(Data excerpts)
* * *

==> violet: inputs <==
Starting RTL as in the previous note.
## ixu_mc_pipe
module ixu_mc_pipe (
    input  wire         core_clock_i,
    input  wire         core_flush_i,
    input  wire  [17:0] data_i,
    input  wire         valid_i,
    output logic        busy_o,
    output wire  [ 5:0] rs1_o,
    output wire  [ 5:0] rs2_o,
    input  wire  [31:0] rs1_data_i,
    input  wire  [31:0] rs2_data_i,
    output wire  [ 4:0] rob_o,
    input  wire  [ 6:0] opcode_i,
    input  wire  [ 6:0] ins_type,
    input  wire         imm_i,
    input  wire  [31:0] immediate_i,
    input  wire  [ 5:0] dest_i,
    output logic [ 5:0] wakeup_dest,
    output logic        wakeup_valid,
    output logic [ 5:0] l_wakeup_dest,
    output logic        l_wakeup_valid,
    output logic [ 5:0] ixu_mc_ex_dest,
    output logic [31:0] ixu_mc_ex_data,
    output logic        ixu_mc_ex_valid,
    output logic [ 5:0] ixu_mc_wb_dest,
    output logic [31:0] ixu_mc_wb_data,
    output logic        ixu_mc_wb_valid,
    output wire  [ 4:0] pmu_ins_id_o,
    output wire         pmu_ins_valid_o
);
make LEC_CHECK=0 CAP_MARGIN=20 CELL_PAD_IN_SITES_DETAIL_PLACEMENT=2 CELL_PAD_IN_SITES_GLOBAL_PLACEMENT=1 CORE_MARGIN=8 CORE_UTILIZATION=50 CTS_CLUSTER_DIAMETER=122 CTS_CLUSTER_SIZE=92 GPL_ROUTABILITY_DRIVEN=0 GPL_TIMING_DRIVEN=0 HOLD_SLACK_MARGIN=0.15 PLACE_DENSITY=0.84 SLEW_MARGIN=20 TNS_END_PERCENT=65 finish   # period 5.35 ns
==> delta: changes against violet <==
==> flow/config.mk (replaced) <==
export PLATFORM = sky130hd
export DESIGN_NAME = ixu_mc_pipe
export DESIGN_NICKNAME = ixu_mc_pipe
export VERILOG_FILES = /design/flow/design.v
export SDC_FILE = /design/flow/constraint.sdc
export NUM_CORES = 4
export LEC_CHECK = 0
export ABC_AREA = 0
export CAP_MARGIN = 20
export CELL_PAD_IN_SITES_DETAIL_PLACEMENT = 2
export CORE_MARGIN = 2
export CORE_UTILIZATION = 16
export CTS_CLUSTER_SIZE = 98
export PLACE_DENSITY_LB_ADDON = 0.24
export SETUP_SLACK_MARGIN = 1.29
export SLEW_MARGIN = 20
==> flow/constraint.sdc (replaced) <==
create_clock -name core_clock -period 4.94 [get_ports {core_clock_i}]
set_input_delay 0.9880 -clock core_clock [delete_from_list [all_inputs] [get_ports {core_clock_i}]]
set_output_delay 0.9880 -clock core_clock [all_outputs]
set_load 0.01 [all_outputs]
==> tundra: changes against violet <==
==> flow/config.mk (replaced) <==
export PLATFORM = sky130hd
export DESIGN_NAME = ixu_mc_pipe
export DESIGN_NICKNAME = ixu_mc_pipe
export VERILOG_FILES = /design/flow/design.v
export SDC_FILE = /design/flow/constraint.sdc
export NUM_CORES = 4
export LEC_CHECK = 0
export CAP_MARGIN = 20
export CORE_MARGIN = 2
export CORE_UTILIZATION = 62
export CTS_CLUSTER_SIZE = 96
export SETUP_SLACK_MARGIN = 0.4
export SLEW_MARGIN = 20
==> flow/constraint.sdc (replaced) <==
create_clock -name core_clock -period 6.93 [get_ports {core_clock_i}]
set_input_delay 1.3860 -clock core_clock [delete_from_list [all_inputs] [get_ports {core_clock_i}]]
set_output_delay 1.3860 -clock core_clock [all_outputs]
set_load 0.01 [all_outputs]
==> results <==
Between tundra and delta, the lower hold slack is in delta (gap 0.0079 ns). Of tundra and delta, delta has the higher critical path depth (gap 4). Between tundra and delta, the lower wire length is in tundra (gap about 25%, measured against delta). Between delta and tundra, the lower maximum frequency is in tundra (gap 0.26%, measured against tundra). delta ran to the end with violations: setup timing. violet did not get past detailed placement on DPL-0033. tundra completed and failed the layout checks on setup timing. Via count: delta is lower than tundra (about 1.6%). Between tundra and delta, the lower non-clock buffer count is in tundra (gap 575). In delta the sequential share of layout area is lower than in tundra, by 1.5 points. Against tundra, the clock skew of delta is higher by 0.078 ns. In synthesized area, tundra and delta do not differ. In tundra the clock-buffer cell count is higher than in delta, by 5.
## run A
// mp2
module mp2 #(
    parameter CLK_FREQ = 12000000,
    parameter INTERVAL = CLK_FREQ / 360
)(
    input logic clk,
    input logic rst,
    output logic RGB_R,
    output logic RGB_G,
    output logic RGB_B
);
Size: ~2600 cells after synthesis, about 49 flip-flops, ~18000 um^2 of cells after synthesis.
Settings: LEC_CHECK=0, ABC_AREA=1, CAP_MARGIN=20, CELL_PAD_IN_SITES_GLOBAL_PLACEMENT=3, CORE_MARGIN=2, CORE_UTILIZATION=68, CTS_CLUSTER_DIAMETER=56, CTS_CLUSTER_SIZE=14, HOLD_SLACK_MARGIN=0.14, PLACE_DENSITY_LB_ADDON=0.02, SETUP_SLACK_MARGIN=0.32, SLEW_MARGIN=5, TNS_END_PERCENT=45; clock period 30.0 ns.
run.sh (not shown) runs the stock make flow with config.mk's settings and CLKGATE_MAP_FILE=.
Run A did not finish; the tool stopped in 3_1_place_gp_skip_io with error FLW-0024.
> inputs changed (run A -> run B)
Settings: changing SLEW_MARGIN from 5 to 20; removing HOLD_SLACK_MARGIN (formerly 0.14); removing SETUP_SLACK_MARGIN (formerly 0.32); changing TNS_END_PERCENT from 45 to 5; removing PLACE_DENSITY_LB_ADDON (formerly 0.02); removing CELL_PAD_IN_SITES_GLOBAL_PLACEMENT (formerly 3); removing ABC_AREA (formerly 1); changing CTS_CLUSTER_SIZE from 14 to 100; changing CTS_CLUSTER_DIAMETER from 56 to 319; changing CORE_UTILIZATION from 68 to 57.
==> results <==
Run B vs run A: share of synthesized cell area in and, or, nand and nor gates down
Run B | stages: all done | timing, DRC, antenna: all pass
The synthesized netlist cell count in run A is 1.18 times that in run B.
Post-synthesis mux area share: run B > run A
Max number of distinct library cells after synthesis across run B and run A: run B
On total die size: run B sits above run A.
Setup changes, run B to run C
Settings: CTS_CLUSTER_SIZE removed (was 100); CORE_UTILIZATION changed from 57 to 40; TNS_END_PERCENT removed (was 5); CTS_CLUSTER_DIAMETER removed (was 319).
[summary]
- On clock transition at the registers of the reported paths, run B and run C are basically level.
- The post-route fraction of the period consumed by the critical path in run C sits 0.73 points below the value recorded for run B.
- | die area | run C vs run B | worse |
- Taking run B as the reference point, the count of fill cells added during filler insertion of run C rises by about 50%.
- Worst hold margin ends up lower on run C.
- On number of instances in the placed design: run C sits above run B.
- Run C consumes more power than run B does.
- Taking run B as the reference, in run C number of nets in the layout flat; post-route non-filler standard cell count up 188; headroom to the max-slew limit down 7.4 points.
### run C -> run D
Settings: setting SETUP_SLACK_MARGIN to -0.58 for the first time; setting CTS_CLUSTER_DIAMETER to 385 for the first time; changing CORE_UTILIZATION from 40 to 72; setting PLACE_DENSITY_LB_ADDON to 0.3 for the first time; setting TNS_END_PERCENT to 5 for the first time; changing CORE_MARGIN from 2 to 8; setting CTS_CLUSTER_SIZE to 98 for the first time.
## What came out
The vertical die dimension reported for run D is smaller than that of run C by 42 um.
Between run C and run D, the flow reports routed wire length decreasing by a few percent.
Cell count after placement ended up 9.3% lower on run D than on run C.
Power for run D is lower than for run C.
Row data arrival time of the critical path: run D lower / run C higher
Measured against each other, run D and run C differ in met2 layer usage reported by global route, the lower figure coming from run C.
Diff run C -> run D | non-clock buffer count | up by a little under 10%

* * *

Starting RTL as in the previous note.
clock: 12.8 ns
lec_check: 0
abc_area: 1
cap_margin: 20
core_margin: 2
core_utilization: 72
cts_cluster_diameter: 397
cts_cluster_size: 98
place_density: 0.42
slew_margin: 20
tns_end_percent: 10
The starting point aborted during 5_1_grt.
Edit:
Settings changed: ABC_AREA 1 to default, CORE_UTILIZATION 72 to 65, CTS_CLUSTER_DIAMETER 397 to default, CTS_CLUSTER_SIZE 98 to default, PLACE_DENSITY 0.42 to default, TNS_END_PERCENT 10 to 5.
Clock period 12.8 ns to 13.8 ns, I/O delays scaled along.
The changed run reached the layout checks and failed them: setup timing.
Area after synthesis came out lower by 1.6%.
Die size came out higher by 8.8%.
Synthesized cell count came out lower by 15%.
Edit:
Settings changed: CORE_UTILIZATION 65 to 66, CTS_CLUSTER_DIAMETER from default to 204, HOLD_SLACK_MARGIN from default to 0.28, TNS_END_PERCENT 5 to default.
The new run did not get past 5_1_grt with GRT-0232. Die area fell by about 1.5%. Synthesized area does not change. Synthesized cell count does not change.
Edit:
Settings changed: CORE_UTILIZATION 66 to 65, CTS_CLUSTER_DIAMETER 204 to default, CTS_CLUSTER_SIZE from default to 58, HOLD_SLACK_MARGIN 0.28 to default, MAX_ROUTING_LAYER from default to met4.
Clock period 13.8 ns to 28.2 ns, I/O delays scaled along.
- Now the flow produced a clean layout
- die size went up by 1.5%
- area after synthesis stays the same
- synthesized cell count is unchanged

* * *

== v51 ==
mp2 again, from the RTL that the note above started with.
clock: 30.0 ns
lec_check: 0
cap_margin: 15
cell_pad_in_sites_detail_placement: 0
cell_pad_in_sites_global_placement: 1
core_margin: 6
core_utilization: 40
cts_cluster_diameter: 72
gpl_routability_driven: 1
gpl_timing_driven: 1
hold_slack_margin: 0.2
max_routing_layer: met5
min_routing_layer: met2
place_density: 0.57
slew_margin: 20
tns_end_percent: 40
--- input diff v51..v3 ---
# v51
export LEC_CHECK = 0
export CAP_MARGIN = 15
export CELL_PAD_IN_SITES_DETAIL_PLACEMENT = 0
export CELL_PAD_IN_SITES_GLOBAL_PLACEMENT = 1
export CORE_MARGIN = 6
export CORE_UTILIZATION = 40
export CTS_CLUSTER_DIAMETER = 72
export GPL_ROUTABILITY_DRIVEN = 1
export GPL_TIMING_DRIVEN = 1
export HOLD_SLACK_MARGIN = 0.2
export MAX_ROUTING_LAYER = met5
export MIN_ROUTING_LAYER = met2
export PLACE_DENSITY = 0.57
export SLEW_MARGIN = 20
export TNS_END_PERCENT = 40
create_clock -name core_clock -period 30.0 [get_ports {clk}]
# v3
export LEC_CHECK = 0
export CAP_MARGIN = 15
export CELL_PAD_IN_SITES_DETAIL_PLACEMENT = 0
export CORE_MARGIN = 2
export CORE_UTILIZATION = 40
export GPL_ROUTABILITY_DRIVEN = 1
export GPL_TIMING_DRIVEN = 0
export MIN_ROUTING_LAYER = met2
export PLACE_DENSITY_LB_ADDON = 0.09
export SLEW_MARGIN = 5
create_clock -name core_clock -period 30.0 [get_ports {clk}]
[summary]
v3 finished all stages; however, its layout fails the closing checks, the failures being DRC.
Changes observed in v3 relative to v51: horizontal die dimension went down by 3.6%; synthesized cell count was more or less identical; proportion of power drawn by flip-flops and latches went up by 0.3 points; critical path depth went up by about 2%; post-synthesis mux area share was more or less identical.
Taking v51 as the reference, in v3 die area shrank by about 7%; total power draw shrank by 3.2%.
Compared with v51, v3 shows cell count after placement that has gone up slightly.
The inputs of v19 differ from those of v3 as listed below.
# v3
export LEC_CHECK = 0
export CAP_MARGIN = 15
export CELL_PAD_IN_SITES_DETAIL_PLACEMENT = 0
export CORE_MARGIN = 2
export CORE_UTILIZATION = 40
export GPL_ROUTABILITY_DRIVEN = 1
export GPL_TIMING_DRIVEN = 0
export MIN_ROUTING_LAYER = met2
export PLACE_DENSITY_LB_ADDON = 0.09
export SLEW_MARGIN = 5
create_clock -name core_clock -period 30.0 [get_ports {clk}]
# v19
export LEC_CHECK = 0
export ABC_AREA = 1
export CAP_MARGIN = 20
export CORE_MARGIN = 2
export CORE_UTILIZATION = 35
export CTS_CLUSTER_DIAMETER = 319
export CTS_CLUSTER_SIZE = 100
export SLEW_MARGIN = 20
export TNS_END_PERCENT = 70
create_clock -name core_clock -period 30.0 [get_ports {clk}]
[v3] flow finished | final checks: failed | reasons: DRC. The flow did not stop early for v19: all stages ran, and the layout cleared the timing, DRC and antenna checks. Note that the first-iteration DRC count recorded for v3 amounts to 3.8 times the value seen in v19. From v3 to v19 the numbers moved as follows: number of cell rows up 6; clock power down about 17%. v19 vs v3: total wire length down by more than 10%. Compared to v3, v19 has final critical-path share of the clock period 10 points lower. Wire length of the first global-routing pass, v3 and v19: higher on v3. Looking at gate count of the mapped netlist, v19 sits 398 higher than v3 does. Setup slack in v19 is larger than in v3.
### v19 -> v58
# v19
export LEC_CHECK = 0
export ABC_AREA = 1
export CAP_MARGIN = 20
export CORE_MARGIN = 2
export CORE_UTILIZATION = 35
export CTS_CLUSTER_DIAMETER = 319
export CTS_CLUSTER_SIZE = 100
export SLEW_MARGIN = 20
export TNS_END_PERCENT = 70
create_clock -name core_clock -period 30.0 [get_ports {clk}]
# v58
export LEC_CHECK = 0
export CAP_MARGIN = 20
export CORE_MARGIN = 8
export CORE_UTILIZATION = 49
export CTS_CLUSTER_DIAMETER = 385
export PLACE_DENSITY_LB_ADDON = 0.3
export SETUP_SLACK_MARGIN = -0.58
export SLEW_MARGIN = 20
create_clock -name core_clock -period 30.0 [get_ports {clk}]
==> results <==
Compared with v19, v58 shows a area fraction in compound gates after synthesis that is 9.8 points higher. From v19 to v58 the numbers moved as follows: horizontal die dimension now sits lower; final area now sits lower; power now larger. Detailed route, v58 vs v19: via total lower for v58. Layout-stage area growth over the synthesis result (lower): v58. v19 has higher wire length than v58.
Inputs modified between v58 and v43:
# v58
export LEC_CHECK = 0
export CAP_MARGIN = 20
export CORE_MARGIN = 8
export CORE_UTILIZATION = 49
export CTS_CLUSTER_DIAMETER = 385
export PLACE_DENSITY_LB_ADDON = 0.3
export SETUP_SLACK_MARGIN = -0.58
export SLEW_MARGIN = 20
create_clock -name core_clock -period 30.0 [get_ports {clk}]
# v43
export LEC_CHECK = 0
export CAP_MARGIN = 20
export CORE_MARGIN = 8
export CORE_UTILIZATION = 72
export CTS_CLUSTER_DIAMETER = 385
export CTS_CLUSTER_SIZE = 92
export PLACE_DENSITY = 0.46
export SETUP_SLACK_MARGIN = -0.58
export SLEW_MARGIN = 20
create_clock -name core_clock -period 30.0 [get_ports {clk}]
[summary]
- Critical-path maximum fanout of v43 is on par with v58.
- The clock group power of v43 falls short of that of v58 by about 3%.
- On area fraction of clock buffers and clock inverters, v58 and v43 are basically level.
- Diff v58 -> v43 | relative contribution of combinational cells to total power | increase of 0.3 points
- Setup WNS v58 -> v43: better
- Compared with v58, v43 is hungrier on power.
- Summary of v43 over v58: layout overhead on the synthesized area decreased 0.97 points, switching share of total power essentially unchanged, I/O pin count ~0 delta, final worst-path cycle share decreased by 0.40 points relative to the old numbers.
Edits applied to the flow inputs when going from v43 to v30:
# v43
export LEC_CHECK = 0
export CAP_MARGIN = 20
export CORE_MARGIN = 8
export CORE_UTILIZATION = 72
export CTS_CLUSTER_DIAMETER = 385
export CTS_CLUSTER_SIZE = 92
export PLACE_DENSITY = 0.46
export SETUP_SLACK_MARGIN = -0.58
export SLEW_MARGIN = 20
create_clock -name core_clock -period 30.0 [get_ports {clk}]
# v30
export LEC_CHECK = 0
export ABC_AREA = 1
export CAP_MARGIN = 20
export CELL_PAD_IN_SITES_GLOBAL_PLACEMENT = 1
export CORE_MARGIN = 2
export CORE_UTILIZATION = 35
export CTS_CLUSTER_DIAMETER = 319
export CTS_CLUSTER_SIZE = 100
export SETUP_SLACK_MARGIN = 5.0
export SLEW_MARGIN = 20
export TNS_END_PERCENT = 10
create_clock -name core_clock -period 30.0 [get_ports {clk}]
### Flow results
Depth of the most critical reg-to-reg path: v43 vs v30 identical
Fraction of power consumed by combinational cells sits lower in v30 than in v43.
Wire length on met1 (v30 vs. v43) increases by more than a quarter
Taking v43 as the reference, in v30 total power shrank by 150 µW; final area grew by 740 µm²; instance area at placement grew by 4.0%.
As far as fraction of area in clock buffers and inverters is concerned, v43 and v30 perform about the same.
v30 vs. v43: via count of the first global-routing pass shows an increase of 389, power dissipated by switching net loads went down.
v30 vs. v43: wire length on met2 increased by 5.8% relative to the old numbers, worst-case hold slack went down by 36 ps.
Power is estimated from default activity; no workload was simulated.
Design cam_pixel_labeler, start of the top module:
module cam_pixel_labeler (
    input  logic        clk,
    input  logic        reset,
    input  logic        href,
    input  logic        vsync,
    input  logic [ 7:0] ov7670_data,
    output logic        we,
    output logic [16:0] wAddr,
    output logic [ 2:0] label_data,
    output logic        camera_dp_en,
    output logic        v_finish_camera,
    output logic [ 9:0] x_pixel_camera,
    output logic [ 9:0] y_pixel_camera
);
Size in the first run: roughly 3200 cells after synthesis, ~39 flip-flops, ~55 I/O pins.
Settings: LEC_CHECK=0, CAP_MARGIN=20, CORE_MARGIN=2, CORE_UTILIZATION=22, SLEW_MARGIN=0, TNS_END_PERCENT=10; clock period 150.0 ns.
run.sh (not shown) runs the stock make flow with config.mk's settings and CLKGATE_MAP_FILE=.
The starting point completed without violations.
Change:
CORE_UTILIZATION = 50   (was 22)
SLEW_MARGIN = 20   (was 0)
TNS_END_PERCENT = default   (was 10)
clock period = 73.0 ns   (was 150.0 ns; I/O delays follow)
Result:
- The new run finished but fails on setup timing
- setup slack is worse by 40 ns
- sequential share of layout area goes down by 1.2 points
- routed wire length goes up by 44%
- design area goes up by 46%
- die size goes down by 55%
- worst hold slack hardly moves
Change:
CORE_UTILIZATION = 66   (was 50)
clock period = 106.0 ns   (was 73.0 ns; I/O delays follow)
The changed run reached the layout checks and failed them: setup timing.
Cell area goes down by 24%.
Synthesized cell count stays the same.
Via count goes down by 9.9%.
Non-clock buffer count goes down by 1162.
Change:
CORE_ASPECT_RATIO = 1.2   (was default)
CORE_UTILIZATION = 60   (was 66)
PLACE_DENSITY_LB_ADDON = 0.0   (was default)
clock period = 150.0 ns   (was 106.0 ns; I/O delays follow)
The changed run completed with no timing, DRC or antenna violations; clock-buffer cell count is unchanged; final cell count is lower by 6.7%; non-clock buffer count shrinks by 334; global-route usage decreases by 6.5 points; register-to-register slack gets better by 44 ns; core utilization fell by 18 points; worst hold slack degrades by 0.011 ns.
Change:
CORE_ASPECT_RATIO = default   (was 1.2)
CORE_UTILIZATION = 56   (was 60)
CTS_CLUSTER_SIZE = 72   (was default)
PLACE_DENSITY_LB_ADDON = default   (was 0.0)
Final cell count stays flat.
Cell area stays flat.
Critical path depth decreases by 3.
Flip-flop count stays the same.
Synthesized cell count stays the same.
Setup slack loses 0.24 ns.
Non-clock buffer count increases by 1.
Core utilization goes down by 3.8 points.
Routed wire length rises slightly.
Change:
CORE_ASPECT_RATIO = 0.5   (was default)
CORE_UTILIZATION = 66   (was 56)
CTS_CLUSTER_SIZE = default   (was 72)
TNS_END_PERCENT = 20   (was default)
Outcome: Wire length went down by a few percent. Design area barely changes. Synthesized cell count does not change. Worst setup slack gets better by 0.082 ns. Hold slack hardly moves. Global-route usage went up by 3.6 points. Utilization went up by 10 points. Register-to-register slack gets worse by 0.02 ns. Via count went up slightly.

## run A
Starting RTL as in the previous note.
export LEC_CHECK = 0
export CAP_MARGIN = 0
export CORE_ASPECT_RATIO = 0.5
export CORE_MARGIN = 10
export CORE_UTILIZATION = 57
export CTS_CLUSTER_DIAMETER = 392
export GPL_ROUTABILITY_DRIVEN = 0
export GPL_TIMING_DRIVEN = 0
export PLACE_DENSITY_LB_ADDON = 0.03
export SETUP_SLACK_MARGIN = -2.0
export SLEW_MARGIN = 0
export TNS_END_PERCENT = 95
create_clock -name core_clock -period 130.0 [get_ports {clk}]
> inputs changed (run A -> run B)
# run A
export LEC_CHECK = 0
export CAP_MARGIN = 0
export CORE_ASPECT_RATIO = 0.5
export CORE_MARGIN = 10
export CORE_UTILIZATION = 57
export CTS_CLUSTER_DIAMETER = 392
export GPL_ROUTABILITY_DRIVEN = 0
export GPL_TIMING_DRIVEN = 0
export PLACE_DENSITY_LB_ADDON = 0.03
export SETUP_SLACK_MARGIN = -2.0
export SLEW_MARGIN = 0
export TNS_END_PERCENT = 95
create_clock -name core_clock -period 130.0 [get_ports {clk}]
# run B
export LEC_CHECK = 0
export CAP_MARGIN = 20
export CORE_MARGIN = 2
export CORE_UTILIZATION = 20
export PLACE_DENSITY = 0.88
export SLEW_MARGIN = 0
create_clock -name core_clock -period 150.0 [get_ports {clk}]
Findings:
Post-place instance area (run B over run A): increase, 3.0%. Compared run B vs run A, and post-route clock period utilization is down in run B.
Changes in run C relative to run B:
# run B
export LEC_CHECK = 0
export CAP_MARGIN = 20
export CORE_MARGIN = 2
export CORE_UTILIZATION = 20
export PLACE_DENSITY = 0.88
export SLEW_MARGIN = 0
create_clock -name core_clock -period 150.0 [get_ports {clk}]
# run C
export LEC_CHECK = 0
export CAP_MARGIN = 20
export CORE_MARGIN = 2
export CORE_UTILIZATION = 40
export SLEW_MARGIN = 20
create_clock -name core_clock -period 131.0 [get_ports {clk}]
### Flow results
Comparing the two runs side by side, run C comes out ahead of run B on die area. Against run B as the reference, run C delivers a lower number of rows created at floorplan. Well tap count, run C vs run B: down by more than half. In the flow results for run B and run C, the routed length on met3 is larger on run B.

Problem details: From the first line of the records above down to the line containing "make LEC_CHECK=0 CAP_MARGIN=20", repeat each line exactly as written. Include both of those lines and add nothing.

Solved problem:
* * *

==> violet: inputs <==
Starting RTL as in the previous note.
## ixu_mc_pipe
module ixu_mc_pipe (
    input  wire         core_clock_i,
    input  wire         core_flush_i,
    input  wire  [17:0] data_i,
    input  wire         valid_i,
    output logic        busy_o,
    output wire  [ 5:0] rs1_o,
    output wire  [ 5:0] rs2_o,
    input  wire  [31:0] rs1_data_i,
    input  wire  [31:0] rs2_data_i,
    output wire  [ 4:0] rob_o,
    input  wire  [ 6:0] opcode_i,
    input  wire  [ 6:0] ins_type,
    input  wire         imm_i,
    input  wire  [31:0] immediate_i,
    input  wire  [ 5:0] dest_i,
    output logic [ 5:0] wakeup_dest,
    output logic        wakeup_valid,
    output logic [ 5:0] l_wakeup_dest,
    output logic        l_wakeup_valid,
    output logic [ 5:0] ixu_mc_ex_dest,
    output logic [31:0] ixu_mc_ex_data,
    output logic        ixu_mc_ex_valid,
    output logic [ 5:0] ixu_mc_wb_dest,
    output logic [31:0] ixu_mc_wb_data,
    output logic        ixu_mc_wb_valid,
    output wire  [ 4:0] pmu_ins_id_o,
    output wire         pmu_ins_valid_o
);
make LEC_CHECK=0 CAP_MARGIN=20 CELL_PAD_IN_SITES_DETAIL_PLACEMENT=2 CELL_PAD_IN_SITES_GLOBAL_PLACEMENT=1 CORE_MARGIN=8 CORE_UTILIZATION=50 CTS_CLUSTER_DIAMETER=122 CTS_CLUSTER_SIZE=92 GPL_ROUTABILITY_DRIVEN=0 GPL_TIMING_DRIVEN=0 HOLD_SLACK_MARGIN=0.15 PLACE_DENSITY=0.84 SLEW_MARGIN=20 TNS_END_PERCENT=65 finish   # period 5.35 ns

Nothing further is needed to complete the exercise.